## WORK ITEM
Of the entries that follow, how many lines hold the string "divide"? Write the number and nothing more.

## DATA SHOWN

### src/hw/rtl/trd_lane.sv
// one axis lane: offset and span, size multiply, 29-step restoring divide, saturation
// depends on trd_pkg and assert_macros.svh
`include "assert_macros.svh"

module trd_lane import trd_pkg::*; #(
	parameter int COORD_BITS = 16
) (
	input  logic        clk,
	input  logic        arst_n,
	input  lane_ctl_t   ctl,
	input  logic [15:0] raw,
	input  logic [15:0] edge_lo,
	input  logic [15:0] edge_hi,
	input  logic [12:0] size,
	output lane_sts_t   sts,
	output logic [15:0] coord
);

	localparam logic [DVD_W-1:0] MAG_MAX = DVD_W'((64'd1 << (COORD_BITS - 1)) - 64'd1);
	localparam logic [DVD_W-1:0] MAG_MIN = DVD_W'(64'd1 << (COORD_BITS - 1));

	lane_state_t      state_q, state_d;
	logic [CNT_W-1:0] cnt_q;
	logic [15:0]      off_mag_q;
	logic [15:0]      dsr_q;
	logic             neg_q;
	logic             span_zero_q;
	logic [12:0]      size_q;
	logic [DVD_W-1:0] dvd_q;
	logic [15:0]      rem_q;

	logic [16:0]      off_c, span_c;
	logic [16:0]      rem_sh;
	logic             ge;
	logic [DVD_W-1:0] lim;
	logic [15:0]      mag_lim;

	// signed offset and span at start
	assign off_c  = {1'b0, raw} - {1'b0, edge_lo};
	assign span_c = {1'b0, edge_hi} - {1'b0, edge_lo};

	// one restoring divide step
	assign rem_sh = {rem_q, dvd_q[DVD_W-1]};
	assign ge     = rem_sh >= {1'b0, dsr_q};

	// saturate the quotient magnitude and apply the sign
	assign lim     = neg_q ? MAG_MIN : MAG_MAX;
	assign mag_lim = (dvd_q > lim) ? lim[15:0] : dvd_q[15:0];
	assign coord   = neg_q ? (16'd0 - mag_lim) : mag_lim;

	assign sts.busy = (state_q != LN_IDLE);
	assign sts.done = (state_q == LN_DONE);

	// state register
	always_ff @(posedge clk or negedge arst_n) begin
		if (!arst_n) begin
			state_q <= LN_IDLE;
		end else begin
			state_q <= state_d;
		end
	end

	// next state
	always_comb begin
		state_d = state_q;
		unique case (state_q)
			LN_IDLE: begin
				if (ctl.start) state_d = LN_MUL;
			end
			LN_MUL: begin
				state_d = span_zero_q ? LN_DONE : LN_DIV;
			end
			LN_DIV: begin
				if (cnt_q == CNT_W'(DIV_STEPS - 1)) state_d = LN_DONE;
			end
			LN_DONE: begin
				if (ctl.ack) state_d = LN_IDLE;
			end
			default: state_d = LN_IDLE;
		endcase
	end

	// datapath
	always_ff @(posedge clk) begin
		unique case (state_q)
			LN_IDLE: begin
				if (ctl.start) begin
					off_mag_q   <= off_c[16] ? 16'(17'd0 - off_c) : off_c[15:0];
					dsr_q       <= span_c[16] ? 16'(17'd0 - span_c) : span_c[15:0];
					neg_q       <= off_c[16] ^ span_c[16];
					span_zero_q <= (span_c == 17'd0);
					size_q      <= size;
				end
			end
			LN_MUL: begin
				dvd_q <= span_zero_q ? '0
					: DVD_W'({16'd0, size_q} * {13'd0, off_mag_q});
				rem_q <= '0;
				cnt_q <= '0;
			end
			LN_DIV: begin
				rem_q <= ge ? 16'(rem_sh - {1'b0, dsr_q}) : rem_sh[15:0];
				dvd_q <= {dvd_q[DVD_W-2:0], ge};
				cnt_q <= cnt_q + CNT_W'(1);
			end
			LN_DONE: begin
			end
			default: begin
			end
		endcase
	end

	// checks
	`ASSERT_PROP(a_rem_bound, (state_q == LN_DIV) |-> (rem_q < dsr_q), "lane remainder not below divisor")
	`ASSERT_PROP(a_start_idle, ctl.start |-> (state_q == LN_IDLE), "lane started while busy")
	`ASSERT_PROP(a_cnt_range, (state_q == LN_DIV) |-> (cnt_q < CNT_W'(DIV_STEPS)), "lane step count overrun")

endmodule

## ANSWER SECTION
2